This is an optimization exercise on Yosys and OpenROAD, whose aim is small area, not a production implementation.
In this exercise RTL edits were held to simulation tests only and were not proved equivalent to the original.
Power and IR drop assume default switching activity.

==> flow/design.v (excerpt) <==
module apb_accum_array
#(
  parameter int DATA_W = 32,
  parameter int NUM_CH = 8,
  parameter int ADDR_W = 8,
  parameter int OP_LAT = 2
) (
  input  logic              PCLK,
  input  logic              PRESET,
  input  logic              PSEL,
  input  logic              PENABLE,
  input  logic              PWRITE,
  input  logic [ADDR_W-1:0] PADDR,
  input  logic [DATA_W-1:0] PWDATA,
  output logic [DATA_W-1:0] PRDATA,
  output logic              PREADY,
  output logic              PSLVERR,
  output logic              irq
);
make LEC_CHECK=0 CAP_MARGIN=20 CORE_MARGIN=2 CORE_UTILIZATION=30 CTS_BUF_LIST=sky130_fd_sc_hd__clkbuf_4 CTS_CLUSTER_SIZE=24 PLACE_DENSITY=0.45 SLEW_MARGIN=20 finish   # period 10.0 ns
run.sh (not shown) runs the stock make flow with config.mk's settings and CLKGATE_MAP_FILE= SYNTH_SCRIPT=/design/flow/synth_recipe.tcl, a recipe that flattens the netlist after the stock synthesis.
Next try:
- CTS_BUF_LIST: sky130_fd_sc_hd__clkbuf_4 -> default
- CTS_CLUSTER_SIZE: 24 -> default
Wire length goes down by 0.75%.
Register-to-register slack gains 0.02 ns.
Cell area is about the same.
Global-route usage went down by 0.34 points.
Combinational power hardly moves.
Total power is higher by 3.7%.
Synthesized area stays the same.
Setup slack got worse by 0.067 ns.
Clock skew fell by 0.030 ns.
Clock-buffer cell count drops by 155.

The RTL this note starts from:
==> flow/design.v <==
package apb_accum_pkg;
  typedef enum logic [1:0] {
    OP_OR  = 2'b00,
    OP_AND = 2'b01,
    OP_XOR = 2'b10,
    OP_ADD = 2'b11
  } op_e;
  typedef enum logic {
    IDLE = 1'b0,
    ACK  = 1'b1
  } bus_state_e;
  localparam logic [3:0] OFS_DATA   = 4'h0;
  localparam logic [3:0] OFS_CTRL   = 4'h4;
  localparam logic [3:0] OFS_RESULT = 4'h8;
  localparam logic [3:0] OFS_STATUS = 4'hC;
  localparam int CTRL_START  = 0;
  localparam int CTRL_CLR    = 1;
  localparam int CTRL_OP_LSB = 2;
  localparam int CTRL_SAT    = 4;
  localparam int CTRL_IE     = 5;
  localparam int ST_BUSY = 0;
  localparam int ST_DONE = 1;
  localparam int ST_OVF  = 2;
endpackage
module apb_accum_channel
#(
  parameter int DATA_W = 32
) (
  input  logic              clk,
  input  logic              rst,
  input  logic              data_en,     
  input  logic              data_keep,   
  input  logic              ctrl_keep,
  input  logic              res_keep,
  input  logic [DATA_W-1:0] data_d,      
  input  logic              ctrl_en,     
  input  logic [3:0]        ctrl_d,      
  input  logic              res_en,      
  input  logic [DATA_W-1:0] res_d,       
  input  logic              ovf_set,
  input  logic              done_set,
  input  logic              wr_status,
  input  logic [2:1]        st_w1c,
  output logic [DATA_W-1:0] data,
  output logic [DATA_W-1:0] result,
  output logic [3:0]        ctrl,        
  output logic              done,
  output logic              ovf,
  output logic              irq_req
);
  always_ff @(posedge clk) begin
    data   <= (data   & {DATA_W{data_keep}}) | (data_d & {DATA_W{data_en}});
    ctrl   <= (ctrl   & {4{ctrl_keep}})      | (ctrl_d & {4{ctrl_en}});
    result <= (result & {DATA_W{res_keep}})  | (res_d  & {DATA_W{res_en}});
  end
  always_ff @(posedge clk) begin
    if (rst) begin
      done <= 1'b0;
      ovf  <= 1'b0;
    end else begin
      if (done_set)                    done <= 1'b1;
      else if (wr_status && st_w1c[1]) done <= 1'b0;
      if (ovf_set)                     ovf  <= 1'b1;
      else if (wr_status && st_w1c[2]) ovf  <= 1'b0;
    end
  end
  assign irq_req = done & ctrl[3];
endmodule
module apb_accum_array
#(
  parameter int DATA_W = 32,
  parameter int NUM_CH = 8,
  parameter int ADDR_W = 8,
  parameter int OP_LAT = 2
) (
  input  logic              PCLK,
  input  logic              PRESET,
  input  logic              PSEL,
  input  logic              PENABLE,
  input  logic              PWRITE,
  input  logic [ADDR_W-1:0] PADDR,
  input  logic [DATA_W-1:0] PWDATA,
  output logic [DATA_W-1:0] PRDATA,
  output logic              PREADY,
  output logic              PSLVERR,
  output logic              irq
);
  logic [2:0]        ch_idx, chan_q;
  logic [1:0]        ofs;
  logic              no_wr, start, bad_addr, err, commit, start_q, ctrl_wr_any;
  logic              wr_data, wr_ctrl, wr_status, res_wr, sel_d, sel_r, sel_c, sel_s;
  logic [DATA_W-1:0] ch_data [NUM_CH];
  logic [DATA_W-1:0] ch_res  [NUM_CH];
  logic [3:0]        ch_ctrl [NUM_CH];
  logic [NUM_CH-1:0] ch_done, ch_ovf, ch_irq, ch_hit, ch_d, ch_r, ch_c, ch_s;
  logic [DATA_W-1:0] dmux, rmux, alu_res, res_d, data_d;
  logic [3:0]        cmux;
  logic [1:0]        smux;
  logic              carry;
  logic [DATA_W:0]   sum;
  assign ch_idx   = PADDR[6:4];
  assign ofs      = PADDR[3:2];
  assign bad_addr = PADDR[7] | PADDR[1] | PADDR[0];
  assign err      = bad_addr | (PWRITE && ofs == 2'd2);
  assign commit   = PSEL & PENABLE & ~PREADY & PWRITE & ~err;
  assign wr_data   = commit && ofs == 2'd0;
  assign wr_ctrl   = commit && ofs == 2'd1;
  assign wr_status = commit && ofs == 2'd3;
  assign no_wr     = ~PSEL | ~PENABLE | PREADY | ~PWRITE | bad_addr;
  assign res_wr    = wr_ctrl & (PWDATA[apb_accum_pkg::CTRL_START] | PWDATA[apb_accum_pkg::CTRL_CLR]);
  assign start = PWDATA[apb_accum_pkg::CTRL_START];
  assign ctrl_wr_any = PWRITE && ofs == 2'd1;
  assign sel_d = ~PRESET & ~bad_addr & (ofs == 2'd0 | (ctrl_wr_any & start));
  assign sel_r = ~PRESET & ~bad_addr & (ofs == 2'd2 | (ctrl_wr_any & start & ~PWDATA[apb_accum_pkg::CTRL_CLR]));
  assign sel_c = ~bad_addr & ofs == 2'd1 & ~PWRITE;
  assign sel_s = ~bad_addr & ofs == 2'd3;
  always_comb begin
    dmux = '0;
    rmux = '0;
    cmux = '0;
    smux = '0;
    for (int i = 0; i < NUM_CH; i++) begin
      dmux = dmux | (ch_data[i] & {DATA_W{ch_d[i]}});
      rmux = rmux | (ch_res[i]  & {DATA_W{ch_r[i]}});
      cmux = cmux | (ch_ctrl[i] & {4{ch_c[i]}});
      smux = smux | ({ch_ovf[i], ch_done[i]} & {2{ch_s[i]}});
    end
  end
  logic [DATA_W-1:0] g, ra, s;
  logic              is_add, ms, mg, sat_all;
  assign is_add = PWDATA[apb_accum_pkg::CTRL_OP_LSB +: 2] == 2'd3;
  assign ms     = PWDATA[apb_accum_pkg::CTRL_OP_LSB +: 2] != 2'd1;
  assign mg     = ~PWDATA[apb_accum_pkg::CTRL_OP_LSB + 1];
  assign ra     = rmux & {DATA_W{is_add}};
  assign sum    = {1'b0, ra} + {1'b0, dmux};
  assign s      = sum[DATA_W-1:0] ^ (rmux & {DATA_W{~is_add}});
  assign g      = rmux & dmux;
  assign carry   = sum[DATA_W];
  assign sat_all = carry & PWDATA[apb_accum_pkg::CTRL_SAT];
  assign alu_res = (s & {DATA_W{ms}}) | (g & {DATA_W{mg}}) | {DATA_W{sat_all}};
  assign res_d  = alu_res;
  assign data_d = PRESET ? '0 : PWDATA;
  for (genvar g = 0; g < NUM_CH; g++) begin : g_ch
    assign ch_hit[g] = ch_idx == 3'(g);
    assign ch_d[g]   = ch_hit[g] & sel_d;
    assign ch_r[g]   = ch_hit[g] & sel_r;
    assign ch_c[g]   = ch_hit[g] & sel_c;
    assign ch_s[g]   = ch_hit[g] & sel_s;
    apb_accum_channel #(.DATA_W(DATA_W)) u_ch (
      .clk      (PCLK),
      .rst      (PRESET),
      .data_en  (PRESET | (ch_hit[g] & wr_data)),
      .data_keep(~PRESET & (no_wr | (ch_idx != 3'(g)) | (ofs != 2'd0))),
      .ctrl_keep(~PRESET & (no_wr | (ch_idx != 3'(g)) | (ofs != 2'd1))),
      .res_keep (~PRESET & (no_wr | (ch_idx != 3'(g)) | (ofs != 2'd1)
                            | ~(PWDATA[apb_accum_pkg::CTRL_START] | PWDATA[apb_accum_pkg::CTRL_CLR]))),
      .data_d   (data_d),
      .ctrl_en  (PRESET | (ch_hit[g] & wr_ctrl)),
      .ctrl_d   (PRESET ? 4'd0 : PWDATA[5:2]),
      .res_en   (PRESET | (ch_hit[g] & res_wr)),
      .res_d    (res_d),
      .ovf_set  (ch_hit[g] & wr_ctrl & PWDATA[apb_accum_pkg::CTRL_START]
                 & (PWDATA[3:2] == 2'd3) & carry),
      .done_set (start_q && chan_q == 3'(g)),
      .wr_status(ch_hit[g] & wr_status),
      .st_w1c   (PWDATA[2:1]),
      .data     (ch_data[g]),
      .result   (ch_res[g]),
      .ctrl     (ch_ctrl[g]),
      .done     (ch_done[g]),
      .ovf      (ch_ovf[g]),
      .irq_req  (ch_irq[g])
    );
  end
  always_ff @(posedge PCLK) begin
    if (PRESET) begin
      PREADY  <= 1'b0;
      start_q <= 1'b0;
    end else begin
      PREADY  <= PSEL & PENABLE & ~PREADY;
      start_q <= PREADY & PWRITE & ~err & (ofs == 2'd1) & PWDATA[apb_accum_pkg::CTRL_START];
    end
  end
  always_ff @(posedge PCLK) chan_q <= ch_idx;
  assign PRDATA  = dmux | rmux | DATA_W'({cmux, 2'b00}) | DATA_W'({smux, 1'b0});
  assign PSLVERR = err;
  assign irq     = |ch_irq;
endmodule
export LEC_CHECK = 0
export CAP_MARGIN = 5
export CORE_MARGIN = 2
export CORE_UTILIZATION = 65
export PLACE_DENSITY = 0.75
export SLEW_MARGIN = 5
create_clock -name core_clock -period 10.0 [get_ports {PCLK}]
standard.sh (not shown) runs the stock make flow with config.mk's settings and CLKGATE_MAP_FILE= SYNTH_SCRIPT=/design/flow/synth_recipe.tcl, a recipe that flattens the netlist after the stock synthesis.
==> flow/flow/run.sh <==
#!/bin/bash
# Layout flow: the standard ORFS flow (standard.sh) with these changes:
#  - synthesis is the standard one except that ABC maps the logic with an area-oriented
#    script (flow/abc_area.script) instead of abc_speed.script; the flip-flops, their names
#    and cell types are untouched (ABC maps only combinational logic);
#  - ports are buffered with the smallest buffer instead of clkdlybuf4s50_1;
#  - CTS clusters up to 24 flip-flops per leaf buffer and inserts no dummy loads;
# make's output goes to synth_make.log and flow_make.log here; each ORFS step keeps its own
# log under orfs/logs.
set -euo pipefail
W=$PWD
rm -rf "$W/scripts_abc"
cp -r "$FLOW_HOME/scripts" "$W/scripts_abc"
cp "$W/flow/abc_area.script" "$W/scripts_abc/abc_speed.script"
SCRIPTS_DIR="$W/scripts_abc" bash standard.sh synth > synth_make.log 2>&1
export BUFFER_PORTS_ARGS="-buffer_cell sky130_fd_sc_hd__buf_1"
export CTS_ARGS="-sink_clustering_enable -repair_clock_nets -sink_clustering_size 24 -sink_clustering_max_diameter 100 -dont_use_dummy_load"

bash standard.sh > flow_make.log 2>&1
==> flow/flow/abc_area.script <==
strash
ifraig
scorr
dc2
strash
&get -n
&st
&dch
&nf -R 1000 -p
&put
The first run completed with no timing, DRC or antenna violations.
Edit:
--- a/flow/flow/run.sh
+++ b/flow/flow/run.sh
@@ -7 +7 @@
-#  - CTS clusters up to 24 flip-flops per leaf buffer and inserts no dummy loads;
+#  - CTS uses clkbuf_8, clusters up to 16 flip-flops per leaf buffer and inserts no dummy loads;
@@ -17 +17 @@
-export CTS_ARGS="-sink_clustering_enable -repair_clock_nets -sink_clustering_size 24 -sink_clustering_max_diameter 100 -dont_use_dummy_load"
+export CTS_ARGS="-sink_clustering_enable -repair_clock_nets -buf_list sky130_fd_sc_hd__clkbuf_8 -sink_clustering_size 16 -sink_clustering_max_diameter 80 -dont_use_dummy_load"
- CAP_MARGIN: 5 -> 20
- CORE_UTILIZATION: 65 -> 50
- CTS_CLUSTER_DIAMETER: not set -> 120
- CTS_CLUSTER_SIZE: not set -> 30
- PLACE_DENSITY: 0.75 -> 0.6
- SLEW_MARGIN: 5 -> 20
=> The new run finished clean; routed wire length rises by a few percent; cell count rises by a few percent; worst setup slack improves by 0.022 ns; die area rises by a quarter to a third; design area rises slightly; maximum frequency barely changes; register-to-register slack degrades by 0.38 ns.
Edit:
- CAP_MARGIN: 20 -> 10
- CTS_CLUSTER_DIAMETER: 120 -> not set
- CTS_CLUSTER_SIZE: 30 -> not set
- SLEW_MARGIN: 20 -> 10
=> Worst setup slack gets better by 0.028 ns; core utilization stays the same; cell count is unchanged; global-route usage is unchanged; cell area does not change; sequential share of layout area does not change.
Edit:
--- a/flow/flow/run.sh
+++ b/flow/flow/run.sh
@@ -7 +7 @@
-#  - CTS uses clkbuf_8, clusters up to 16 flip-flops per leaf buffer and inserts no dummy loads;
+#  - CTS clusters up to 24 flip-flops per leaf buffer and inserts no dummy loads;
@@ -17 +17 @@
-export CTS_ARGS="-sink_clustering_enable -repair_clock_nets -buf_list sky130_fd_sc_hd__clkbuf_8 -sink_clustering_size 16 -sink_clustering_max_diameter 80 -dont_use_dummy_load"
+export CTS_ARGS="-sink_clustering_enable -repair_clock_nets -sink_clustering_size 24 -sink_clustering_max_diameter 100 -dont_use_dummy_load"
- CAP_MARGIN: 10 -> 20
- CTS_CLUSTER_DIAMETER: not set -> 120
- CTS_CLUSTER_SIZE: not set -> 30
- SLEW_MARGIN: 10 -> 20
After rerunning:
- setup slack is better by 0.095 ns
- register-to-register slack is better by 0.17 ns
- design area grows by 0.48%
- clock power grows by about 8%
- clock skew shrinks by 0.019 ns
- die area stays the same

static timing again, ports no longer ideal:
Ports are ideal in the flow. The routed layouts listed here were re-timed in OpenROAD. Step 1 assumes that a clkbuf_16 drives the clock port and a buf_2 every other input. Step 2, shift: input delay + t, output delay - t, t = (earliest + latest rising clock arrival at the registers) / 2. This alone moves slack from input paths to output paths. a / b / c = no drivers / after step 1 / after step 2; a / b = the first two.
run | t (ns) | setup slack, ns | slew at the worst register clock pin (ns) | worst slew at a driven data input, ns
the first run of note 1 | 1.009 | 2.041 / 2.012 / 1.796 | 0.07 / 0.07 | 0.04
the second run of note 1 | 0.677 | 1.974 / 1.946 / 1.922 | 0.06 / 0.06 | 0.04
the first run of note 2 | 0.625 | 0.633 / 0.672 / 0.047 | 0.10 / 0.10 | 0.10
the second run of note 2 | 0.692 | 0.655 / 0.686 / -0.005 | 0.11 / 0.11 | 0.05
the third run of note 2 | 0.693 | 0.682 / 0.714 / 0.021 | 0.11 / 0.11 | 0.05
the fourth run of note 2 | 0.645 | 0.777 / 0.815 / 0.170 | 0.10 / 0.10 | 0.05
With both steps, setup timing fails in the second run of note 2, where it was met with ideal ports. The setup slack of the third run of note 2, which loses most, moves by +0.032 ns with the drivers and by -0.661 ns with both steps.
☆ ☆ ☆ ☆
Beginning with the line containing "dmux | rmux" in the material above, copy every line exactly until you have copied the line containing "# Layout flow: the".

  assign PRDATA  = dmux | rmux | DATA_W'({cmux, 2'b00}) | DATA_W'({smux, 1'b0});
  assign PSLVERR = err;
  assign irq     = |ch_irq;
endmodule
export LEC_CHECK = 0
export CAP_MARGIN = 5
export CORE_MARGIN = 2
export CORE_UTILIZATION = 65
export PLACE_DENSITY = 0.75
export SLEW_MARGIN = 5
create_clock -name core_clock -period 10.0 [get_ports {PCLK}]
standard.sh (not shown) runs the stock make flow with config.mk's settings and CLKGATE_MAP_FILE= SYNTH_SCRIPT=/design/flow/synth_recipe.tcl, a recipe that flattens the netlist after the stock synthesis.
==> flow/flow/run.sh <==
#!/bin/bash
# Layout flow: the standard ORFS flow (standard.sh) with these changes:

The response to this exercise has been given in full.